La presenza dei figli nei dossier relativi alle dispense sacerdotali è stata trattata, di fatto, come una causa praticamente “automatica” per una presentazione celere del caso al Santo Padre ai fini della concessione della dispensa stessa. Si cerca dunque di fare il possibile perché la dispensa dagli obblighi dello stato clericale sia ottenuta nel più breve tempo possibile - un paio di mesi - così che il prete possa rendersi disponibile accanto alla madre nel seguire la prole. Una situazione di questo genere è considerata “irreversibile” e richiede che il sacerdote abbandoni lo stato clericale anche qualora egli si ritenga idoneo al ministero. Un calcolo approssimativo sulle richieste di dispensa fa emergere che circa l’80 per cento di queste comporta la presenza di prole, benché spesso concepita dopo l’abbandono del ministero stesso.
Eccezioni e situazioni particolari
A volte capita che i Vescovi e i Superiori religiosi presentino la situazione di sacerdoti che non intendono chiedere la dispensa, anche di fronte alla presenza di figli, soprattutto quando è cessata la relazione affettiva con la loro madre. In tali casi, ci sono Vescovi e Superiori i quali pensano che, dopo aver sistemato economicamente la prole o dopo aver trasferito il sacerdote, il chierico possa continuare a esercitare il ministero. Quando, secondo la valutazione del Vescovo o del Superiore responsabile, la situazione richiede che il sacerdote si faccia carico delle responsabilità derivanti dalla paternità, ma non vuole chiedere la dispensa, il caso viene presentato alla Congregazione per la dimissione del chierico dallo stato clericale.

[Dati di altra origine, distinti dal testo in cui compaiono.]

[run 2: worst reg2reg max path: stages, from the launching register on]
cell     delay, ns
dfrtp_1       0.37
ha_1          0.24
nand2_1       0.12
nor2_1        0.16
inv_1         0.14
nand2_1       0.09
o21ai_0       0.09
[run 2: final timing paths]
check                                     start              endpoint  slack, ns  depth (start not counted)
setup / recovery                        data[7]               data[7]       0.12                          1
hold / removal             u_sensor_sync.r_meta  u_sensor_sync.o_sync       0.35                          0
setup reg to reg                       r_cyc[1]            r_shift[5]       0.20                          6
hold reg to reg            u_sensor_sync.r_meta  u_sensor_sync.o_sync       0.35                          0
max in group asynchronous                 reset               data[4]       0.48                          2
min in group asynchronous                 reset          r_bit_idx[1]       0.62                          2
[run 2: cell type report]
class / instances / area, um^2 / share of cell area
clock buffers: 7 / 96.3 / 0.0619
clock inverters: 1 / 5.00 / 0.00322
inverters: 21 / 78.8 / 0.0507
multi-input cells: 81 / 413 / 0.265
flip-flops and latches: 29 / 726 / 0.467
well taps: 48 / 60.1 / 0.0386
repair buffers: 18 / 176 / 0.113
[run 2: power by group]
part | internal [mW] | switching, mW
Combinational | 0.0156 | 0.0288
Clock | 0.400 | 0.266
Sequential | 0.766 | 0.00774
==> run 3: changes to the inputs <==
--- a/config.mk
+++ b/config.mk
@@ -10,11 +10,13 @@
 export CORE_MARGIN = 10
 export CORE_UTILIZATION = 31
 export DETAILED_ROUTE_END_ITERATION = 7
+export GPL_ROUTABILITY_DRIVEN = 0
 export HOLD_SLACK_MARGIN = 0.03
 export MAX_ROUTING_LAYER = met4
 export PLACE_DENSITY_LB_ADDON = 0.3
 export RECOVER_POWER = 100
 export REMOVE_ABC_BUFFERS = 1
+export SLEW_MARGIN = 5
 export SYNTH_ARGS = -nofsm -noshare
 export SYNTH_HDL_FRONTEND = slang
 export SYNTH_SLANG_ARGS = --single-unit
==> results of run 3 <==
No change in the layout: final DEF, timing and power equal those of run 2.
<file path="src/rtl/axi_lite_byte_master.sv">
// AXI4-Lite initiator controlled by a UART byte stream.
// Frames: write = 0x01, addr[4], data[4]; read = 0x02, addr[4]. Fields are little-endian.
// Responses: write -> {6'b0, bresp}; read -> {6'b0, rresp}, rdata LSB first.
// An unknown opcode -> 0xEE. A stalled partial frame is dropped silently after
// BYTE_TIMEOUT_p idle cycles.
module axi_lite_byte_master #(
  parameter int AXI_ADDR_BW_p  = 32,
  parameter int BYTE_TIMEOUT_p = 1_000_000
) (
  input  logic                     clk,
  input  logic                     rst_n,
  // byte stream in (from UART receiver)
  input  logic                     i_rx_valid,
  input  logic [7:0]               i_rx_data,
  output logic                     o_rx_ready,
  // byte stream out (to UART transmitter)
  output logic                     o_tx_valid,
  output logic [7:0]               o_tx_data,
  input  logic                     i_tx_ready,
  // AXI4-Lite write address
  output logic [AXI_ADDR_BW_p-1:0] o_axi_awaddr,
  output logic [2:0]               o_axi_awprot,
  output logic                     o_axi_awvalid,
  input  logic                     i_axi_awready,
  // AXI4-Lite write data
  output logic [31:0]              o_axi_wdata,
  output logic [3:0]               o_axi_wstrb,
  output logic                     o_axi_wvalid,
  input  logic                     i_axi_wready,
  // AXI4-Lite write response
  input  logic [1:0]               i_axi_bresp,
  input  logic                     i_axi_bvalid,
  output logic                     o_axi_bready,
  // AXI4-Lite read address
  output logic [AXI_ADDR_BW_p-1:0] o_axi_araddr,
  output logic [2:0]               o_axi_arprot,
  output logic                     o_axi_arvalid,
  input  logic                     i_axi_arready,
  // AXI4-Lite read data
  input  logic [31:0]              i_axi_rdata,
  input  logic [1:0]               i_axi_rresp,
  input  logic                     i_axi_rvalid,
  output logic                     o_axi_rready,
  output logic                     o_busy
);

  typedef enum logic [2:0] {
    IDLE, ADDR, WDATA, AXI_WR, AXI_B, AXI_AR, AXI_R, RESP
  } state_e;

  localparam int TO_W = (BYTE_TIMEOUT_p > 1) ? $clog2(BYTE_TIMEOUT_p) : 1;
  localparam logic [TO_W-1:0] TO_LAST = TO_W'(BYTE_TIMEOUT_p - 1);

  localparam logic [7:0] OP_WRITE = 8'h01;
  localparam logic [7:0] OP_READ  = 8'h02;
  localparam logic [7:0] BAD_CMD  = 8'hEE;

  state_e            state_q, state_d;
  logic              is_wr_q, is_wr_d;        // latched opcode: 1 = write
  logic [1:0]        cnt_q, cnt_d;            // byte index within a 4-byte field
  logic [TO_W-1:0]   to_q, to_d;              // idle cycles since last accepted byte
  logic [31:0]       addr_q, addr_d;
  logic [31:0]       data_q, data_d;          // write data, later read data
  logic [1:0]        resp_q, resp_d;
  logic              err_q, err_d;            // response is the bad-command byte
  logic [2:0]        tx_idx_q, tx_idx_d;
  logic [2:0]        tx_last_q, tx_last_d;
  logic              aw_done_q, aw_done_d;
  logic              w_done_q, w_done_d;

  logic rx_hs, tx_hs, aw_fin, w_fin;

  // Handshake qualifiers and channel outputs decoded from registered state.
  assign o_rx_ready    = (state_q == IDLE) || (state_q == ADDR) || (state_q == WDATA);
  assign rx_hs         = i_rx_valid && o_rx_ready;
  assign o_tx_valid    = (state_q == RESP);
  assign tx_hs         = o_tx_valid && i_tx_ready;
  assign o_busy        = (state_q != IDLE);

  assign o_axi_awaddr  = addr_q[AXI_ADDR_BW_p-1:0];
  assign o_axi_araddr  = addr_q[AXI_ADDR_BW_p-1:0];
  assign o_axi_wdata   = data_q;
  assign o_axi_awprot  = 3'b000;
  assign o_axi_arprot  = 3'b000;
  assign o_axi_wstrb   = 4'hF;
  assign o_axi_awvalid = (state_q == AXI_WR) && !aw_done_q;
  assign o_axi_wvalid  = (state_q == AXI_WR) && !w_done_q;
  assign o_axi_bready  = (state_q == AXI_B);
  assign o_axi_arvalid = (state_q == AXI_AR);
  assign o_axi_rready  = (state_q == AXI_R);

  // A channel counts as finished once its handshake has happened, now or earlier.
  assign aw_fin = aw_done_q || (o_axi_awvalid && i_axi_awready);
  assign w_fin  = w_done_q  || (o_axi_wvalid  && i_axi_wready);

  // State and datapath registers.
  // NOTE: sequential state uses non-blocking (<=) so every flop samples pre-edge values.
  always_ff @(posedge clk or negedge rst_n) begin
    if (!rst_n) begin
      state_q   <= IDLE;
      is_wr_q   <= 1'b0;
      cnt_q     <= '0;
      to_q      <= '0;
      addr_q    <= '0;
      data_q    <= '0;
      resp_q    <= '0;
      err_q     <= 1'b0;
      tx_idx_q  <= '0;
      tx_last_q <= '0;
      aw_done_q <= 1'b0;
      w_done_q  <= 1'b0;
    end else begin
      state_q   <= state_d;
      is_wr_q   <= is_wr_d;
      cnt_q     <= cnt_d;
      to_q      <= to_d;
      addr_q    <= addr_d;
      data_q    <= data_d;
      resp_q    <= resp_d;
      err_q     <= err_d;
      tx_idx_q  <= tx_idx_d;
      tx_last_q <= tx_last_d;
      aw_done_q <= aw_done_d;
      w_done_q  <= w_done_d;
    end
  end

  // Next-state logic: frame collection, AXI sequencing, response sequencing.
  always_comb begin
    // NOTE: every _d defaults to its _q first, so no path can infer a latch.
    state_d   = state_q;
    is_wr_d   = is_wr_q;
    cnt_d     = cnt_q;
    to_d      = to_q;
    addr_d    = addr_q;
    data_d    = data_q;
    resp_d    = resp_q;
    err_d     = err_q;
    tx_idx_d  = tx_idx_q;
    tx_last_d = tx_last_q;
    aw_done_d = aw_done_q;
    w_done_d  = w_done_q;

    unique case (state_q)
      IDLE: begin
        if (rx_hs) begin
          if ((i_rx_data == OP_WRITE) || (i_rx_data == OP_READ)) begin
            is_wr_d = (i_rx_data == OP_WRITE);
            cnt_d   = '0;
            to_d    = '0;
            state_d = ADDR;
          end else begin
            err_d     = 1'b1;
            tx_idx_d  = '0;
            tx_last_d = '0;
            state_d   = RESP;
          end
        end
      end

      ADDR: begin
        if (rx_hs) begin
          addr_d = {i_rx_data, addr_q[31:8]};
          cnt_d  = cnt_q + 2'd1;
          to_d   = '0;
          if (cnt_q == 2'd3) state_d = is_wr_q ? WDATA : AXI_AR;
        end else if (to_q == TO_LAST) begin
          state_d = IDLE;
        end else begin
          to_d = to_q + 1'b1;
        end
      end

      WDATA: begin
        if (rx_hs) begin
          data_d = {i_rx_data, data_q[31:8]};
          cnt_d  = cnt_q + 2'd1;
          to_d   = '0;
          if (cnt_q == 2'd3) begin
            aw_done_d = 1'b0;
            w_done_d  = 1'b0;
            state_d   = AXI_WR;
          end
        end else if (to_q == TO_LAST) begin
          state_d = IDLE;
        end else begin
          to_d = to_q + 1'b1;
        end
      end

      AXI_WR: begin
        aw_done_d = aw_fin;
        w_done_d  = w_fin;
        if (aw_fin && w_fin) begin
          aw_done_d = 1'b0;
          w_done_d  = 1'b0;
          state_d   = AXI_B;
        end
      end

      AXI_B: begin
        if (i_axi_bvalid) begin
          resp_d    = i_axi_bresp;
          err_d     = 1'b0;
          tx_idx_d  = '0;
          tx_last_d = '0;
          state_d   = RESP;
        end
      end

      AXI_AR: begin
        if (i_axi_arready) state_d = AXI_R;
      end

      AXI_R: begin
        if (i_axi_rvalid) begin
          resp_d    = i_axi_rresp;
          data_d    = i_axi_rdata;
          err_d     = 1'b0;
          tx_idx_d  = '0;
          tx_last_d = 3'd4;
          state_d   = RESP;
        end
      end

      RESP: begin
        if (tx_hs) begin
          if (tx_idx_q == tx_last_q) state_d = IDLE;
          else                       tx_idx_d = tx_idx_q + 3'd1;
        end
      end

      default: state_d = IDLE;
    endcase
  end

  // Response byte selection: status first, then read data LSB first.
  always_comb begin
    o_tx_data = 8'h00;
    case (tx_idx_q)
      3'd0:    o_tx_data = err_q ? BAD_CMD : {6'b0, resp_q};
      3'd1:    o_tx_data = data_q[7:0];
      3'd2:    o_tx_data = data_q[15:8];
      3'd3:    o_tx_data = data_q[23:16];
      3'd4:    o_tx_data = data_q[31:24];
      default: o_tx_data = 8'h00;
    endcase
  end

endmodule
</file>
<file path="config.mk">
export PLATFORM = sky130hd
export DESIGN_NAME = axi_lite_byte_master
export DESIGN_NICKNAME = d
export VERILOG_FILES = /design/src/rtl/axi_lite_byte_master.sv
export SDC_FILE = /design/constraint.sdc
export NUM_CORES = 1
export LEC_CHECK = 0
export ABC_AREA = 1
export BUFFER_PORTS_ARGS = -buffer_cell sky130_fd_sc_hd__buf_4
export CAP_MARGIN = 10
export CORE_UTILIZATION = 30
export DETAILED_ROUTE_END_ITERATION = 7
export GPL_TIMING_DRIVEN = 1
export PLACE_DENSITY = 0.6
export SKIP_LAST_GASP = 1
export SYNTH_ARGS = -nofsm -noshare
export SYNTH_HDL_FRONTEND = slang
export SYNTH_SLANG_ARGS = --single-unit
</file>
<file path="constraint.sdc">
create_clock -name clk -period 1.5 [get_ports clk]
set_input_delay 0.15 -clock clk [delete_from_list [all_inputs] [get_ports clk]]
set_output_delay 0.15 -clock clk [all_outputs]
set_load 0.05 [all_outputs]
</file>
==> impl_metrics.py, run 1 <==
metrics = {
    "critical_path": {
        "critical_path.top_delay_family": "flip-flops",
        "slowest_stage": "dfrtp_1",
        "reg2reg_from": "state_q[2]",
        "reg2reg_setup_slack_ps": -200,
        "r2r-end": "o_axi_wdata[24]",
        "critPathRequiredTime_ps": 1350,
        "path_cells": "ha_2 > ha_4 > inv_6 > o22ai_1 > a221oi_2 > nand2_2 > buf_6",
        "end_kind": "output pin",
        "worstPathMaxFanout": 7,
        "path_depth": 7,
        "slowest_delay_ps": 430,
        "rr_worst_depth": 10,
        "critical_path_buf_inv_count": 2,
        "cp.arrival_ps": 1810,
        "crit_type": "flop to output pin",
        "startpoint_type": "flop",
    },
    "sta": {
        "setup_ws_ps": -459.9,
        "setup_violations": 86,
        "fin_crit_ps": 1960,
        "hold_viol_final": 0,
        "tightest_slew_ps": 555.2,
        "relSlewSlack_pct": 62.99,
        "drv_slew": 0,
        "period_share_pct": 130.7,
        "finClkSkew_ps": 10.72,
        "hold_ws_ps": 57.89,
        "max_freq_ghz": 0.5102,
        "rsz0062_at_grt": "true",
    },
    "global_routing": {
        "grt_usage_pct": 18.46,
        "first_global_vias": 5548,
        "grt_max_degree": 100,
        "grt_pass1_wl_um": 28900,
        "antenna_found_initial": 0,
        "grt_overflow_total": 0,
    },
    "die": {
        "die_height_um": 141.2,
        "rows": 50,
        "dieArea_um2": 19930,
        "chipWidth_um": 141.2,
        "ios": 175,
        "start_util_pct": 30.86,
        "core_area_um2": 18830,
    },
    "placed_design": {
        "portBuffers": 164,
        "hpwl_um": 12540,
        "gp_congestion": 0.8904,
        "place_area_um2": 7915,
    },
    "yosys": {
        "ys_async_sr_fraction_pct": 100.0,
        "syn_avg_cell_area_um2": 7.831,
        "yosysMostFrequentCell": "nand2_1",
        "yosys.cell_types.count": 44,
        "synth-adder-area-share_pct": 1.507,
        "synthMuxAreaShare_pct": 1.357,
        "yosys-top-cells-count": "nand2_1, dfrtp_1, nor2_1",
        "synthCells": 742,
        "synth_edf_count": 0,
        "ys.flop_type": "dfrtp_1",
        "synth_top_cell_area_share_pct": 42.64,
        "synth-seq-cells": 99,
        "ys_seq_area_share_pct": 42.64,
        "synth_xor_area_share_pct": 0.6029,
        "synth_compound_area_share_pct": 14.69,
        "yosysWarnings": 0,
        "synth_area_um2": 5811,
        "synth_top_family_by_area": "simple AND/OR/NAND/NOR gates",
        "synthSimpleGateAreaFrac_pct": 25.62,
        "synth_top_area_cell": "dfrtp_1",
        "synth_area_leaders": "dfrtp_1, nand2_1, buf_4",
    },
    "route": {
        "drt_wl_total_um": 19410,
        "remaining_drc_errors": 0,
        "wl_per_cell_um": 15.47,
        "drtIter0Drc": 302,
        "vias": 6001,
        "firstDrtPassIters": 5,
        "viasPerCell": 4.782,
        "ant_nets": 0,
    },
    "worst_hold_path": {
        "hold_depth": 3,
        "hold_end": "o_axi_wdata[24]",
        "hold_class": "primary input to flop",
        "hp-start": "i_axi_rdata[24]",
    },
    "outcome": {
        "violations": "setup timing",
        "status": "finished, violations left",
    },
    "clocking": {
        "clk_latency_ps": 360,
        "cts_tree": "yes",
        "cts_buffer_depth": 2,
        "path_clk_slew_ps": 80,
        "cts_root_buf": "clkbuf_16",
        "htree_levels": 3,
        "cts_made_buffers": 9,
        "cts.sinks": 99,
    },
    "power": {
        "pwr_density_cell_nw_per_um2": 2632,
        "p_leak_uw": 0.004627,
        "irDropWorstVdd_mv": 1.438,
        "finalPower_uw": 25670,
    },
    "final_layout": {
        "fin_area_um2": 9754,
        "multi_input_area_um2": 3381,
        "seq_area_um2": 2477,
        "areaGrowthSynthToFinish_pct": 67.87,
        "num_antenna_cells": 0,
        "n_fill_cell": 1669,
        "drive_above_1_share_pct": 51.36,
        "nets": 1050,
    },
    "flow_run": {
        "maxCapViolCount": 0,
    },
}
[per-stage QoR]
step	worst slack (ps)	setup TNS, ps	util, %	instances
final	-459.9	-14530	51.80	1255
after global routing	-515.9	-21570	51.80	1255
after CTS	-440.4	-12720	49.14	1243
after detailed placement	-158.2	-7704	42.03	1182
after global placement	-124.7	-6332	42.03	1182
after floorplan	-271.3	-1868	-	750
[layer usage]
layer	vias up	track usage, %	wire, um
met5	-	0	0
met4	0	5.378	295
met3	28	3.227	904
met1	2897	24.08	8546
met2	195	31.16	9664
li1	2881	-	-
[flip-flops by register name, summed over array words and instances (netlist names)]
name	count
o_axi_araddr	32
o_axi_wdata	32
to_q	20
state_q	3
tx_idx_q	3
cnt_q	2
resp_q	2
aw_done_q	1
err_q	1
is_wr_q	1
tx_last_q	1
w_done_q	1
[logic make-up after synthesis]
family                   Yosys count
buffers and inverters            146
AND/OR/NAND/NOR                  345
adder cells (fa/ha/maj)            7
AO/OA/AOI/OAI                    132
multiplexers                       7
flip-flops                        99
other                              2
XOR/XNOR                           4
[worst max path at each step]
stage	startpoint	end
after CTS	tx_idx_q[0]	o_tx_data[4]
after global routing	tx_idx_q[0]	o_tx_data[0]
after detailed placement	tx_idx_q[0]	o_tx_data[5]
final	tx_idx_q[1]	o_tx_data[7]
after floorplan	tx_idx_q[0]	o_tx_data[0]
after global placement	tx_idx_q[0]	o_tx_data[6]
[area by class of cell]
cell class | count | area share, %
repair inverters | 1 | 0.08979
inverters | 78 | 3.617
clock inverters | 6 | 0.7953
well taps | 260 | 3.335
clock buffers | 10 | 2.450
multi-input cells | 505 | 34.66
flip-flops and latches | 99 | 25.40
repair buffers | 296 | 29.66
[worst register-to-register path, cell delays in order, from the launching register on]
cell      delay (ps)
dfrtp_1          390
inv_4             70
buf_12           120
nor2_4           150
buf_6            150
nand3_4           70
a21boi_4         160
buf_12           160
buf_12           140
o211ai_1          90
o21ai_2           70
[power breakdown]
part           leakage, uW  total, uW  internal, uW  switching [uW]
clock network     0.000154       2530          1380            1150
registers          0.00123       4880          3690            1190
logic              0.00325      18300          7220           11000
total              0.00463      25700         12300           13400
[cells in the final DEF, fill, tap and decap left out, types with 6 or more instances in the layout]
master,instances
buf_12,26
o21ai_2,24
clkbuf_16,13
nor2_4,31
o21ai_1,22
o211ai_1,16
or2_2,8
nor2_1,45
dfrtp_1,99
inv_1,62
nand4_1,13
buf_4,213
a21oi_1,10
buf_8,12
nand2_2,30
a21oi_2,12
o21ai_0,11
nand3_1,21
inv_4,7
nand2_4,14
nand2_1,146
mux2_2,6
nand3_2,6
a31oi_2,10
nor2_2,14
conb_1,10
buf_6,38
[repair_timing]
item / CTS / global route
gates cloned: 8 / 6
gates resized for setup: 149 / 136
hold buffers: 1 / 0
endpoints found under the hold margin: 99 / 0
setup endpoints to repair: 98 / 115
pin swaps: 37 / 51
buffers inserted: 36 / 18
No activity file was read; power rests on OpenSTA's default activity.
==> inputs of run 2 (changes only) <==
PLACE_DENSITY = 0.59   (was 0.6)
==> run 2 against run 1 <==
The flow still finishes with violations (setup timing). Sequential share of layout area down 0.39 points. Worst setup slack got worse by 76 ps. Total power rose by 0.71%. Design area increased by 1.6%. Non-clock buffer count increased by 7. Clock power decreased by 5%. Fmax fell by 3.7%. Combinational power is essentially flat. Sequential cell count is the same. Critical path type unchanged.
==> impl_metrics.py, run 2 (synthesis gave the netlist of run 1 again) <==
metrics = {
    "critical_path": {
        "reg2reg_from": "state_q[0]",
        "startpoint_type": "flop",
        "critPathLaunch": "tx_idx_q[1]",
        "rr_worst_depth": 13,
        "reg2reg_setup_slack_ps": -310,
        "critPathRequiredTime_ps": 1350,
        "crit_path_end": "o_tx_data[6]",
        "end_kind": "output pin",
        "cp.arrival_ps": 1890,
        "worstPathMaxFanout": 6,
        "crit_type": "flop to output pin",
        "r2r-end": "to_q[6]",
    },
    "die": {
        "start_util_pct": 30.86,
        "rows": 50,
        "ios": 175,
        "chipWidth_um": 141.2,
        "die_height_um": 141.2,
        "dieArea_um2": 19930,
        "core_area_um2": 18830,
    },
    "sta": {
        "rsz0062_at_grt": "true",
        "tightest_slew_ps": 563.3,
        "setup_ws_ps": -535.9,
        "fin_crit_ps": 2036,
        "hold_ws_ps": 47.62,
        "max_freq_ghz": 0.4912,
        "hold_viol_final": 0,
        "finClkSkew_ps": 6.402,
        "tns_ps": -22210,
        "period_share_pct": 135.7,
        "relSlewSlack_pct": 62.45,
        "setup_violations": 112,
        "drv_slew": 0,
    },
    "clocking": {
        "cts_buffer_depth": 2,
        "cts_made_buffers": 9,
        "path_clk_slew_ps": 80,
        "htree_levels": 3,
        "clk_latency_ps": 350,
        "cts.sinks": 99,
        "cts_root_buf": "clkbuf_16",
        "cts_tree": "yes",
    },
    "final_layout": {
        "areaGrowthSynthToFinish_pct": 70.63,
        "final_common_cell": "buf_4",
        "drive_above_1_share_pct": 52.25,
        "final_cells": 1261,
        "layout_common_cells": "buf_4, nand2_1, dfrtp_1",
        "nets": 1056,
        "n_fill_cell": 1731,
        "num_antenna_cells": 0,
    },
    "route": {
        "remaining_drc_errors": 0,
        "route.met3.wl_um": 891,
        "drt_wl_total_um": 19640,
        "wl_per_cell_um": 15.58,
        "routed.top_layer": "met4",
        "drtIter0Drc": 236,
        "viasPerCell": 4.688,
        "wl_met1_um": 8641,
        "wl_met2_um": 9816,
        "firstDrtPassIters": 4,
        "vias": 5911,
        "ant_nets": 0,
    },
    "power": {
        "pwr_density_cell_nw_per_um2": 2608,
        "pwr-share-clk_pct": 9.3,
        "finalPower_uw": 25850,
        "p_leak_uw": 0.004619,
        "seqPwrFrac_pct": 19.0,
        "switching_share_pct": 52.71,
        "p_comb_share_pct": 71.7,
        "p_int_uw": 12230,
        "p_switching_uw": 13630,
        "irDropWorstVdd_mv": 1.554,
    },
    "outcome": {
        "status": "finished, violations left",
        "violations": "setup timing",
    },
    "flow_run": {
        "maxCapViolCount": 0,
    },
    "global_routing": {
        "grt_overflow_total": 0,
        "first_global_vias": 5696,
        "grt_max_degree": 100,
        "antenna_found_initial": 0,
        "grt_pass1_wl_um": 30270,
        "grt_usage_pct": 19.46,
    },
    "placed_design": {
        "portBuffers": 164,
        "dp_cells": 1183,
        "hpwl_um": 12530,
        "gp_congestion": 0.8457,
    },
    "worst_hold_path": {
        "hold_class": "primary input to flop",
    },
}
-- run 2: changes by cell type in the layout (fill, tap and decap cells not counted), sizes merged --
cell,previous run,this run
clkinv,2,4
buf,291,302
bufinv,1,0
clkbuf,14,9
inv,81,79
clkinvlp,1,2
-- run 2: metal layers --
layer,vias up,GRT usage (%)
li1,2894,-
met1,2832,25.81
met2,167,32.78
met3,18,3.499
met4,0,4.519
met5,-,0
-- run 2: power by group through the flow --
| stage | Sequential, uW | Clock [uW] | Combinational, uW |
|---|---|---|---|
| after floorplan | 7320 | 0 | 7520 |
| after global placement | 4760 | 0 | 14100 |
| after detailed placement | 4780 | 0 | 14200 |
| after CTS | 4800 | 2480 | 17600 |
| after global routing | 5040 | 2590 | 19500 |
| final | 4900 | 2410 | 18500 |
-- run 2: final cells by class --
class	instances	area, um^2	area share (%)
clock buffers	9	225.2	2.272
well taps	260	325.3	3.281
multi-input cells	505	3493	35.23
repair buffers	303	2959	29.85
inverters	78	349.1	3.521
clock inverters	7	82.58	0.8329
flip-flops and latches	99	2480	25.01
-- run 2: how the worst min path moves through the flow --
stage               slack, ps            start  cells past startpoint               to
global placement          270            rst_n                      2   o_axi_wdata[6]
global route               40  i_axi_rdata[17]                      3  o_axi_wdata[17]
detailed placement        270            rst_n                      2   o_axi_wdata[6]
floorplan                -150            rst_n                      0        aw_done_q
finish                     50  i_axi_rdata[17]                      3  o_axi_wdata[17]
CTS                        50  i_axi_rdata[29]                      3  o_axi_wdata[29]
-- run 2: repair_timing --
action | CTS | global route
buffers inserted | 38 | 24
gates resized for setup | 177 | 157
endpoints found under the setup margin | 101 | 113
hold buffers | 1 | 0
pin swaps | 34 | 47
gates cloned | 15 | 0
endpoints found under the hold margin | 99 | 0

Ovviamente, un figlio è sempre un dono di Dio, comunque sia stato generato. La perdita dello stato clericale si dà perché la responsabilità genitoriale crea una serie di obblighi permanenti che nella legislazione della Chiesa latina non prevedono l’esercizio del ministero sacerdotale. Ogni caso va esaminato nel merito e nella propria specificità. Le eccezioni sono in realtà molto rare, come nel caso di un neonato che entra a far parte di una famiglia già consolidata con un altro genitore che assume il ruolo di padre, o quando si tratta di sacerdoti avanti con gli anni, con figli in età già “matura” (20-30 anni), che hanno provveduto ai figli e oggi esercitano il loro ministero con zelo. In queste situazioni, il Dicastero non obbliga i Vescovi a invitare i preti a chiedere la dispensa, ma consiglia un più flessibile discernimento.

Celibato sacerdotale e figli di preti
Il cardinale Stella risponde anche a quanti sostengono che la presenza dei figli dei sacerdoti sia un argomento per l’introduzione del celibato facoltativo per i sacerdoti della Chiesa latina. “Il fatto che alcuni preti abbiano vissuto delle relazioni e abbiano messo al mondo dei figli non tocca il tema del celibato sacerdotale che rappresenta un dono prezioso per la Chiesa latina, sul cui valore sempre attuale si sono espressi gli ultimi Pontefici, da san Paolo VI fino a Papa Francesco. Così come l’esistenza di casi di abbandono del tetto coniugale e della prole ovviamente non tocca il valore sempre attuale del matrimonio cristiano.”
L’importante è che il sacerdote di fronte a questa realtà sia in grado di comprendere qual è la sua responsabilità di fronte al figlio: il suo bene e la sua cura devono essere al centro dell’attenzione della Chiesa perché non manchino alla prole non soltanto il necessario per vivere, ma soprattutto il ruolo educativo e l’affetto di un padre.